Canada Research Chair in Biomaterials
Tier 2 - 2002-01-01
The University of British Columbia
Natural Sciences and Engineering
Examination and testing of biomaterials as replacements/implants for human teeth or bones.
This research will lead to the development of novel design concepts and processing methods for biomaterials to repair human teeth and bones.
Bio to the Bone
The combination of an aging population and a desire for improved quality of life has fuelled the growth of biomaterials science and engineering, a new field that combines biotechnology with materials science and engineering. Biomaterials - clinically engineered materials that are used to either replace or repair living tissues or to help them function properly - are increasing in use, including heart valves, drug delivery systems, dental implants and artificial hips. Despite this, most biomaterials have limited functioning time because of inappropriate mechanical properties, inferior biocompatibility or bioactivity, and early interfacial failure.
As Canada Research Chair in Biomaterials, Dr. Rizhi Wang will undertake a program with three broad objectives: to develop novel design principles and processing methods for the interface/surface of biomaterials with the goal of enhancing cell attachment and tissue regeneration; to create new biocomposites and new processing techniques to build in more intelligence to biomaterials; and to explore the biomechanics of bone and teeth to the nanometer scale to determine how natural materials are adapted to their functions.
Specifically, Dr. Wang's research will focus on three closely related topics.
First, his team will seek to gain a better understanding of how and why bones and teeth become deformed or fracture. A micro- and nanoscale fracture study will help relate bone brittleness to genetic diseases and inform how bone health might be improved through genetic engineering.
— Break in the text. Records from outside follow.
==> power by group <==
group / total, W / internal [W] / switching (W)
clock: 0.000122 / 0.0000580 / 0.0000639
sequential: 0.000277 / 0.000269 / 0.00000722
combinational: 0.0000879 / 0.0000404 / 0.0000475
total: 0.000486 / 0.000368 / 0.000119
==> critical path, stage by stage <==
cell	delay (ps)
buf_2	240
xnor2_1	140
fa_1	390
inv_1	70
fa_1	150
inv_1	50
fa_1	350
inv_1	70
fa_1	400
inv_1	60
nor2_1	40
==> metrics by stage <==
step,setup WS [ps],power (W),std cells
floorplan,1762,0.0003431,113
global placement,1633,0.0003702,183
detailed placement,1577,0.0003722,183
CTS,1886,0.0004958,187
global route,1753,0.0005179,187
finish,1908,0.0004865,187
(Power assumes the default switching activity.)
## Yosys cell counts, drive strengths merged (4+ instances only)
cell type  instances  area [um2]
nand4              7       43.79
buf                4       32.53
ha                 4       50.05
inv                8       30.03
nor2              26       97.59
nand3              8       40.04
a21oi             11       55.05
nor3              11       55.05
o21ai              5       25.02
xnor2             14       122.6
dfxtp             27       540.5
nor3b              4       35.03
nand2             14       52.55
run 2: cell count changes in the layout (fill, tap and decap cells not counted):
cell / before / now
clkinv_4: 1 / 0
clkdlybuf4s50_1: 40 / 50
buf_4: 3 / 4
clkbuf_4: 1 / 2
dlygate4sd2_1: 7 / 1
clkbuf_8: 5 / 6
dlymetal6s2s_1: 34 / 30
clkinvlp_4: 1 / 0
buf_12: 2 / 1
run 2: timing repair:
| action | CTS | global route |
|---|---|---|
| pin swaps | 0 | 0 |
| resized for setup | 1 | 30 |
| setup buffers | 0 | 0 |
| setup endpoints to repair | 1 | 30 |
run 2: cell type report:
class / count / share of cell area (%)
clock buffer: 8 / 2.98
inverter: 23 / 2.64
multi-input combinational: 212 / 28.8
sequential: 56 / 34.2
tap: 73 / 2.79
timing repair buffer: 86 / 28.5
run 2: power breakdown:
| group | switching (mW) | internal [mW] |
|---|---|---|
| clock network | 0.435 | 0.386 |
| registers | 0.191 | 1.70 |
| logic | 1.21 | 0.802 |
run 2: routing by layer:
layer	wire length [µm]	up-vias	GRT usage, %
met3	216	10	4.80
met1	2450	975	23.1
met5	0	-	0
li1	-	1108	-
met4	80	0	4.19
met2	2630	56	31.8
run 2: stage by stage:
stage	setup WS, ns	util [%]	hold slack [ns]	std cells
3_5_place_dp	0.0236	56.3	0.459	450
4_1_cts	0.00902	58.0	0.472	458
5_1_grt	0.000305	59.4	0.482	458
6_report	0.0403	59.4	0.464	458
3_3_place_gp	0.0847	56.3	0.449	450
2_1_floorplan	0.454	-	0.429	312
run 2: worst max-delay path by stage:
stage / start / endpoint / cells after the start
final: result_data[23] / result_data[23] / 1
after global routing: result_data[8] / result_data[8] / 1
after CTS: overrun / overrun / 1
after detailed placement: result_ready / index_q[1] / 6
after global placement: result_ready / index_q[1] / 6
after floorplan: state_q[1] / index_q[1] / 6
**config.mk**
```make
export PLATFORM = sky130hd
export DESIGN_NAME = tdm_demux_flat
export DESIGN_NICKNAME = d
export VERILOG_FILES = /design/src/rtl/tdm_demux_if.sv /design/src/rtl/tdm_demux.sv /design/src/flat_wrapper.sv
export SDC_FILE = /design/constraint.sdc
export NUM_CORES = 1
export LEC_CHECK = 0
export ABC_AREA = 1
export ABC_CLOCK_PERIOD_IN_PS = 1480
export CORE_UTILIZATION = 51
export CTS_BUF_LIST = sky130_fd_sc_hd__clkbuf_16
export CTS_CLUSTER_SIZE = 28
export DETAILED_ROUTE_END_ITERATION = 12
export PLACE_DENSITY = 0.79
export SLEW_MARGIN = 20
export SYNTH_ARGS = -nofsm -noshare
export SYNTH_HDL_FRONTEND = slang
export SYNTH_SLANG_ARGS = --single-unit
```
**constraint.sdc**
```tcl
create_clock -name clk -period 1.48 [get_ports clk]
set_input_delay 0.444 -clock clk [delete_from_list [all_inputs] [get_ports clk]]
set_output_delay 0.444 -clock clk [all_outputs]
set_load 0.01 [all_outputs]
```
**src/rtl/tdm_demux_if.sv**
```systemverilog
// tdm_demux_if: bundles the serial link inputs and per-channel outputs of tdm_demux.
//   master : serial link side (drives din/din_valid/frame_sync, observes channel outputs)
//   slave  : demux side (observes serial inputs, drives ch_data/ch_valid/frame_done/sync_err/busy)
interface tdm_demux_if #(
    parameter int unsigned CHANNELS  = 4,
    parameter int unsigned SLOT_BITS = 8
);
    logic                          din;
    logic                          din_valid;
    logic                          frame_sync;
    logic [CHANNELS*SLOT_BITS-1:0] ch_data;
    logic [CHANNELS-1:0]           ch_valid;
    logic                          frame_done;
    logic                          sync_err;
    logic                          busy;

    modport master (
        output din, din_valid, frame_sync,
        input  ch_data, ch_valid, frame_done, sync_err, busy
    );

    modport slave (
        input  din, din_valid, frame_sync,
        output ch_data, ch_valid, frame_done, sync_err, busy
    );
endinterface

```
**src/rtl/tdm_demux.sv**
```systemverilog
// tdm_demux: splits a serial TDM stream (CHANNELS slots of SLOT_BITS bits, MSB first)
// into per-channel registers, pulsing a valid bit per completed slot plus frame/sync flags.
//   clk   : rising-edge clock
//   reset : synchronous active-high reset
//   bus   : tdm_demux_if.slave (din, din_valid, frame_sync in; ch_data, ch_valid,
//           frame_done, sync_err, busy out; all outputs registered)
module tdm_demux #(
    parameter int unsigned CHANNELS  = 4,
    parameter int unsigned SLOT_BITS = 8
) (
    input  logic        clk,
    input  logic        reset,
    tdm_demux_if.slave  bus
);
    localparam int unsigned CW = $clog2(CHANNELS);
    localparam int unsigned BW = $clog2(SLOT_BITS);

    typedef enum logic {HUNT, RECEIVE} state_t;

    state_t                        state;
    logic [SLOT_BITS-1:0]          shift;
    logic [BW-1:0]                 bit_cnt;
    logic [CW-1:0]                 ch_cnt;
    logic [CHANNELS*SLOT_BITS-1:0] ch_data;
    logic [CHANNELS-1:0]           ch_valid;
    logic                          frame_done;
    logic                          sync_err;
    logic                          busy;

    // Slot word as it will look once the current bit is shifted in.
    logic [SLOT_BITS-1:0]          word_c;
    assign word_c = {shift[SLOT_BITS-2:0], bus.din};

    // Frame state machine, shift register and output registers.
    always_ff @(posedge clk) begin
        if (reset) begin
            state      <= HUNT;
            shift      <= '0;
            bit_cnt    <= '0;
            ch_cnt     <= '0;
            ch_data    <= '0;
            ch_valid   <= '0;
            frame_done <= 1'b0;
            sync_err   <= 1'b0;
            busy       <= 1'b0;
        end else begin
            ch_valid   <= '0;
            frame_done <= 1'b0;
            sync_err   <= 1'b0;
            if (bus.din_valid) begin
                case (state)
                    HUNT: begin
                        if (bus.frame_sync) begin
                            shift   <= SLOT_BITS'(bus.din);
                            bit_cnt <= BW'(1);
                            ch_cnt  <= '0;
                            state   <= RECEIVE;
                            busy    <= 1'b1;
                        end
                    end
                    RECEIVE: begin
                        if (bus.frame_sync) begin
                            // Early sync: drop the partial slot, restart at slot 0 bit 0.
                            sync_err <= 1'b1;
                            shift    <= SLOT_BITS'(bus.din);
                            bit_cnt  <= BW'(1);
                            ch_cnt   <= '0;
                        end else begin
                            shift <= word_c;
                            if (bit_cnt == BW'(SLOT_BITS - 1)) begin
                                bit_cnt <= '0;
                                for (int k = 0; k < int'(CHANNELS); k++) begin
                                    if (ch_cnt == CW'(k)) begin
                                        ch_data[k*SLOT_BITS +: SLOT_BITS] <= word_c;
                                        ch_valid[k] <= 1'b1;
                                    end
                                end
                                if (ch_cnt == CW'(CHANNELS - 1)) begin
                                    frame_done <= 1'b1;
                                    ch_cnt     <= '0;
                                    state      <= HUNT;
                                    busy       <= 1'b0;
                                end else begin
                                    ch_cnt <= ch_cnt + CW'(1);
                                end
                            end else begin
                                bit_cnt <= bit_cnt + BW'(1);
                            end
                        end
                    end
                    default: state <= HUNT;
                endcase
            end
        end
    end

    assign bus.ch_data    = ch_data;
    assign bus.ch_valid   = ch_valid;
    assign bus.frame_done = frame_done;
    assign bus.sync_err   = sync_err;
    assign bus.busy       = busy;
endmodule

```
**src/flat_wrapper.sv**
```systemverilog
// flat-port wrapper written by rule: the top's interface ports become plain ports
module tdm_demux_flat 
#(
    parameter int unsigned CHANNELS  = 4,
    parameter int unsigned SLOT_BITS = 8
)
  (clk, reset, bus_din, bus_din_valid, bus_frame_sync, bus_ch_data, bus_ch_valid, bus_frame_done, bus_sync_err, bus_busy);
  tdm_demux_if #(.CHANNELS(CHANNELS), .SLOT_BITS(SLOT_BITS)) bus_i ();
  input  logic clk;
  input  logic reset;
  input wire logic [$bits(bus_i.din)-1:0] bus_din;
  input wire logic [$bits(bus_i.din_valid)-1:0] bus_din_valid;
  input wire logic [$bits(bus_i.frame_sync)-1:0] bus_frame_sync;
  output wire logic [$bits(bus_i.ch_data)-1:0] bus_ch_data;
  output wire logic [$bits(bus_i.ch_valid)-1:0] bus_ch_valid;
  output wire logic [$bits(bus_i.frame_done)-1:0] bus_frame_done;
  output wire logic [$bits(bus_i.sync_err)-1:0] bus_sync_err;
  output wire logic [$bits(bus_i.busy)-1:0] bus_busy;
  assign bus_i.din = bus_din;
  assign bus_i.din_valid = bus_din_valid;
  assign bus_i.frame_sync = bus_frame_sync;
  assign bus_ch_data = bus_i.ch_data;
  assign bus_ch_valid = bus_i.ch_valid;
  assign bus_frame_done = bus_i.frame_done;
  assign bus_sync_err = bus_i.sync_err;
  assign bus_busy = bus_i.busy;
  tdm_demux #(.CHANNELS(CHANNELS), .SLOT_BITS(SLOT_BITS)) u_core (.clk(clk), .reset(reset), .bus(bus_i));
endmodule
```
==> metrics.md, run 1 <==
| Metric | Value |
|---|---|
| Outcome | finished, final reports clean |
| Power per cell area | 902.2 mW/mm^2 |
| Largest net degree at the start of global routing | 25 |
| Initial Util | 54.10% |
| Fraction of power consumed by sequential logic | around half |
| Clk buf depth | 2 |
| I/O Pins | 44 |
| Core area | 0.004086 sq mm |
| Internal power | 2109 uW |
| Met3 Use GR | 5.500% |
| Max Cap Viol | 0 |
| Switching share of power | 23.03% |
| Reg2Reg Depth | 7 |
| WL final | 5.706 mm |
| P_leak | 0.001444 uW |
| Critical path class | flop to flop |
| DR iter-0 viols | 195 |
| Clock-pin slew on the worst setup and hold paths | about 60 ps |
| Initial antenna violation count | 0 |
| Leading area contributor after synthesis | dfxtp_1 |
| Avg Cell Area, Syn | 7.650 sq um |
| Routed Antenna Nets | 0 |
| Filler cell count in the final layout | 320 |
| Clock skew | approximately 6.3 ps |
| Placed insts | between 300 and 400 |
| DRT Pass-1 Iters | 5 |
| Worst-Margin Slew | 238.8 ps |
| Clk_lat worst skew | 290 ps |
| Hold Violations, Final | 0 |
| Gr busiest metal | met2 |
| TNS Setup | 0 ps |
| Critical path arrival | 1620 ps |
| Max Freq | roughly 700 MHz |
| Final Cycle Share | 94.91% |
| Dpl hpwl | 3.517 mm |
| Global route total overflow | 0 |
| Crit start category | flop |
| CTS tree | done |
| Pins over their slew limit | 0 |
| Nets | 365 |
| Seq/Total Area, Yosys | 46.18% |
| Most frequent cells in the layout | nor2_1 (59), nand2_1 (52), dfxtp_1 (50), nand3_1 (45), dlygate4sd2_1 (39) |
| Vias in the first global route | 1850 |
| Yosys cell types | 21 |
| Met1 usage | ~28% |
| CTS Hold Buffers Added | 0 |
| Switch Pwr | around 630 uW |
| Placement row count | 23 |
| Post-Syn Area | 0.002211 sq mm |
| Comb pwr share | 9.0% |
| CP Max Fanout | 8 |
| DR WL/cell | approximately 14 um |
| Diode count | 0 |
| First-pass GRT wire length | 8.121 mm |
| Most common cell after layout, fill and taps aside | nor2_1 |
| Crit end category | flop |
| WP data required | ~1700 ps |
| Area grow syn2layout | 37.35% |
| CTS H-Tree Depth | 2 |
| Multi-input combinational cell area | 0.001071 sq mm |
| Routability cong. | between 0.7 and 0.8 |
| Hold Crit Class | flop to flop |
| Die height | 67.84 um |
| Final Setup Violations | 0 |
| Top post-synthesis cells by area | dfxtp_1 (46%), nand3_1 (10%), nor2_1 (10%) |
| Die area | roughly 0.0046 sq mm |
| Post-synth top area share | 46.18% |
| Post-synthesis cell count | 289 |
| Layout cells sized above 1 | 16.48% |
| CTS buffer count | 5 |
| Clock sinks | 51 |
| FF/Latch Area | 0.001022 sq mm |
| Yosys warning total | 0 |
| Via density | 5.515 |
| Slew margin rel. | between 80% and 90% |
| Vias | about 2200 |
| Die Span X | 67.84 um |
| Post-Syn Nets | 302 |
| Hold path depth | 2 |
| Non-filler instance count after layout | 402 |
| Synth Register Bits | 51 |
| Clock power share | 40.0% |
| # port buffers | 43 |
| Met2 Usage GRT | ~41% |
| GRT Resource Usage Total | 23.77% |
| VDD IR max | 0.0007319 V |
| Clock tree root buffer cell | clkbuf_16 |
| Min Tclk post-route | 1405 ps |
| DRC errors left | 0 |
Yosys cell counts:
master / n
nor2_1: 60
ha_1: 8
buf_6: 5
nor3_1: 1
dfxtp_1: 51
buf_1: 1
nand2_1: 53
nand2_4: 2
clkbuf_1: 1
and3_1: 1
nand2_2: 1
nand4_1: 9
nand3_1: 45
nor2_2: 4
a21oi_1: 10
nor2_4: 7
buf_4: 1
inv_2: 5
o21ai_0: 4
inv_1: 16
buf_2: 4
final timing paths:
kind,start,to,slack (ps)
setup / recovery,u_core.bit_cnt[1],u_core.bus.ch_data[17],80
hold reg to reg,u_core.bus.ch_data[27],u_core.bus.ch_data[27],460
hold / removal,u_core.bus.ch_data[27],u_core.bus.ch_data[27],460
setup reg to reg,u_core.bit_cnt[1],u_core.bus.ch_data[17],80
flip-flops by register name, indices dropped and copies added (netlist names):
| register | count |
|---|---|
| u_core.bus.ch_data | 32 |
| u_core.bus.ch_valid | 4 |
| u_core.shift | 7 |
| u_core.state | 1 |
| u_core.bit_cnt | 3 |
| u_core.bus.busy | 1 |
| u_core.ch_cnt | 2 |
| u_core.bus.sync_err | 1 |
what timing repair did:
item	CTS	global route
gates resized for setup	46	12
buffers inserted	0	3
setup endpoints to repair	66	36
gates cloned	0	4
pin swaps	1	5
worst max-delay path: stages, from the launching register on:
cell and delay [ps]:
dfxtp_1 380, ha_4 160, ha_4 150, buf_4 120, nand3_1 130, nor2_4 220
nor2_1 70, nor2_1 110
metrics by stage:
stage / total power, uW / hold WS, ps / utilization [%] / worst slack, ps / area (sq um)
4_1_cts: 2706 / 465.4 / 71.16 / 0.5582 / 2908
3_5_place_dp: 1628 / 458.8 / 68.16 / -392.8 / 2785
5_1_grt: 2821 / 491.1 / 74.31 / -17.71 / 3037
6_report: 2740 / 459.3 / 74.31 / 75.27 / 3037
3_3_place_gp: 1624 / 457.7 / 68.16 / -357.1 / 2785
2_1_floorplan: 1556 / 448.2 / - / 130.0 / 2211
area by class of cell:
class                   instances  area share [%]
clock inverters                 2          0.4532
flip-flops and latches         51           33.66
inverters                      21           2.596
repair buffers                 68           21.84
well taps                      50           2.060
multi-input cells             205           35.27
clock buffers                   5           4.120
per-layer routing:
metal,wire (um),up-vias,share of wire [%]
met4,153,0,2.7
met5,0,-,0
met2,2898,96,51
li1,-,1059,-
met3,396,15,6.9
met1,2257,1047,40
power by group through the flow:
stage	Clock (uW)	Combinational, uW	Sequential, uW
after floorplan	0	131	1420
after global placement	0	199	1430
after detailed placement	0	202	1430
after CTS	1110	206	1400
after global routing	1160	267	1400
final	1090	247	1400
cells by family after synthesis:
| kind of cell | synth area share, % |
|---|---|
| AO/OA/AOI/OAI | 3.169 |
| adder cells (fa/ha/maj) | 4.528 |
| buffers and inverters | 7.697 |
| flip-flops | 46.18 |
| AND/OR/NAND/NOR | 38.43 |
(Power assumes the default switching activity.)
==> inputs of run 2 (changes only) <==
--- a/config.mk
+++ b/config.mk
@@ -11,6 +11,7 @@
 export CTS_BUF_LIST = sky130_fd_sc_hd__clkbuf_16
 export CTS_CLUSTER_SIZE = 28
 export DETAILED_ROUTE_END_ITERATION = 12
+export GPL_TIMING_DRIVEN = 0
 export PLACE_DENSITY = 0.79
 export SLEW_MARGIN = 20
 export SYNTH_ARGS = -nofsm -noshare
==> metrics.md, run 2 (same netlist as run 1, synthesis figures left out) <==
| Metric | Value |
|---|---|
| Outcome | finished, final reports clean |
| Switching share of power | 21.59% |
| Clock-pin slew on the worst setup and hold paths | about 60 ps |
| Slew margin rel. | 71.84% |
| Placed insts | approximately 380 |
| Reg2reg setup slack | 70 ps |
| VDD IR max | 0.0006743 V |
| Hold path startpoint | bus_din_valid |
| Comb pwr share | 6.7% |
| Non-filler instance count after layout | 390 |
| Max Freq | ~700 MHz |
| Routability cong. | 0.8462 |
| Area grow syn2layout | 29.82% |
| Core area | 0.004086 sq mm |
| Final Cycle Share | between 90% and 100% |
| Switch Pwr | 616.5 uW |
| Max FFs per register | 32 |
| CTS buffer count | 5 |
| Top Registers | u_core.bus.ch_data x32, u_core.shift x7, u_core.bus.ch_valid x4 |
| First-pass GRT wire length | approximately 8.4 mm |
| WP buf/inv | 2 |
| Fraction of power consumed by sequential logic | between 40% and 50% |
| Hold Crit Class | input port to flop |
| Final Setup Violations | 0 |
| Crit-path cells | buf_4 > dlygate4sd2_1 |
| Nets | 352 |
| DR iter-0 viols | 123 |
| Hold Violations, Final | 0 |
| Clk_lat worst skew | 290 ps |
| Reg2Reg Depth | 5 |
| Clock sinks | 51 |
| Largest net degree at the start of global routing | 16 |
| DRT Pass-1 Iters | 4 |
| Worst Hold Endpoint | u_core.bus.busy |
| Initial antenna violation count | 0 |
| DR WL/cell | 12.82 um |
| Layout cells sized above 1 | 12.35% |
| Die height | 67.84 um |
| Internal power | around 2200 uW |
| Critical path arrival | a little under 1000 ps |
| Placement row count | 23 |
| Vias | 2056 |
| Initial Util | a little over half |
| Global route total overflow | 0 |
| Critical Path Slowest Stage Cell | dfxtp_1 |
| RR Endpoint | u_core.state |
| Filler cell count in the final layout | 352 |
| Clk buf depth | 2 |
| # port buffers | 42 |
| Clock power share | 44.5% |
| GRT Resource Usage Total | 24.65% |
| Routed Antenna Nets | 0 |
| CP delay by family, top | buffers and inverters |
| DRC errors left | 0 |
| Min Tclk post-route | around 1400 ps |
| I/O Pins | between 40 and 50 |
| Worst-Margin Slew | 422.4 ps |
| Most frequent cells in the layout | nor2_1 (60), nand2_1 (53), dfxtp_1 (50), nand3_1 (45), dlygate4sd2_1 (39) |
| Multi-input combinational cell area | 0.001055 sq mm |
| Power per cell area | 994.6 mW/mm^2 |
| TNS Setup | 0 ps |
| Die Span X | about 68 um |
| Die area | 0.004602 sq mm |
| Critical path class | flop to primary output |
| CTS tree | done |
| Hold path depth | 3 |
| Pins over their slew limit | 0 |
| Via density | approximately 5.3 |
| FF/Latch Area | 0.001022 sq mm |
| Most common cell after layout, fill and taps aside | nor2_1 |
| WP data required | 1040 ps |
| Biggest register | u_core.bus.ch_data |
| Worst path max stage delay | approximately 310 ps |
| Reg-to-Reg Start | u_core.ch_cnt[0] |
| WL final | ~5.0 mm |
| Clock skew | 5.638 ps |
| P_leak | 0.001355 uW |
| Clock tree root buffer cell | clkbuf_16 |
| Unrepaired setup endpoints after global routing | false |
| Max Cap Viol | 0 |
| CTS H-Tree Depth | 2 |
| Crit start category | flop |
| Crit end category | primary output |
| Diode count | 0 |
| Dpl hpwl | 3.555 mm |
| Vias in the first global route | approximately 1900 |
| CP Max Fanout | 2 |
run 2: cell types whose count changed in the layout (fill, tap and decap cells not counted), moves of 2 or more:
cell / previous run / this run
buf_4: 14 / 1
buf_12: 3 / 1
buf_2: 1 / 3
clkbuf_16: 7 / 5
dlymetal6s2s_1: 2 / 0
nor2_2: 3 / 1
run 2: per-layer routing:
layer  GRT usage (%)  vias to the layer above  wire, um
met4           7.552                        0        55
li1                -                     1031         -
met5               0                        -         0
met3           5.500                        6       263
met1           29.24                      959      2182
met2           43.94                       60      2500
run 2: timing repair:
| action | CTS | global route |
|---|---|---|
| pin swaps | 1 | 1 |
| setup buffers | 1 | 0 |
| gates resized for setup | 46 | 6 |
| setup endpoints to repair | 83 | 37 |
| hold buffers | 0 | 0 |
| cloned | 0 | 0 |
run 2: final cells by class:
class	count	share of cell area (%)
Buffer	12	3.313
Tap cell	50	2.180
Inverter	21	2.746
Sequential cell	51	35.61
Clock inverter	3	1.351
Multi-Input combinational cell	205	36.75
Timing Repair Buffer	43	13.69
Clock buffer	5	4.359
run 2: how the worst max path moves through the flow:
stage / startpoint / endpoint / slack, ps / depth (start not counted)
after floorplan: u_core.bit_cnt[0] / u_core.bus.ch_data[0] / 130 / 7
after CTS: u_core.bit_cnt[0] / u_core.bus.ch_data[12] / 10 / 7
after detailed placement: bus_frame_sync / u_core.shift[3] / -640 / 6
after global placement: bus_frame_sync / u_core.bit_cnt[1] / -620 / 6
final: u_core.bus.ch_valid[3] / bus_ch_valid[3] / 50 / 2
after global routing: u_core.bit_cnt[0] / u_core.bus.ch_data[30] / 10 / 7
run 2: worst reg2reg max path: cells and delay by family, from the launching register on:
kind	cells	cell delay, ps
AND/OR/NAND/NOR	3	550
buffers and inverters	1	100
adder cells (fa/ha/maj)	1	260
flip-flops	1	400
run 2: power groups by stage:
| stage | combinational [uW] | clock, uW | sequential, uW |
|---|---|---|---|
| global route | 213 | 1350 | 1400 |
| detailed placement | 181 | 0 | 1430 |
| finish | 190 | 1270 | 1390 |
| CTS | 185 | 1290 | 1390 |
| floorplan | 131 | 0 | 1420 |
| global placement | 178 | 0 | 1420 |
run 2: metrics by stage:
stage                     hold slack, ps  worst slack [ps]  utilization, %  cell area (sq um)  total power [uW]
final                              457.7             47.56           70.24               2870              2855
after global routing               478.5             13.89           70.24               2870              2956
after CTS                          451.3             9.658           69.69               2848              2870
after detailed placement           458.8            -643.7           65.92               2694              1607
after global placement             457.8            -619.9           65.92               2694              1603
after floorplan                    448.2             130.0               -               2211              1556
The second area of focus will be the interfaces in certain biological systems such as the enamel/dentin and cementum/enamel layers in human and mammal teeth, and the prismatic layer/nacreous layer boundary in pearl oysters. In previous work, Dr. Wang has made important discoveries about the importance of these interfacial junctures.
Finally, Dr. Wang will conduct research on surface patterning as a means of improving the fit and interfunctionality of biomaterials and natural bone or teeth.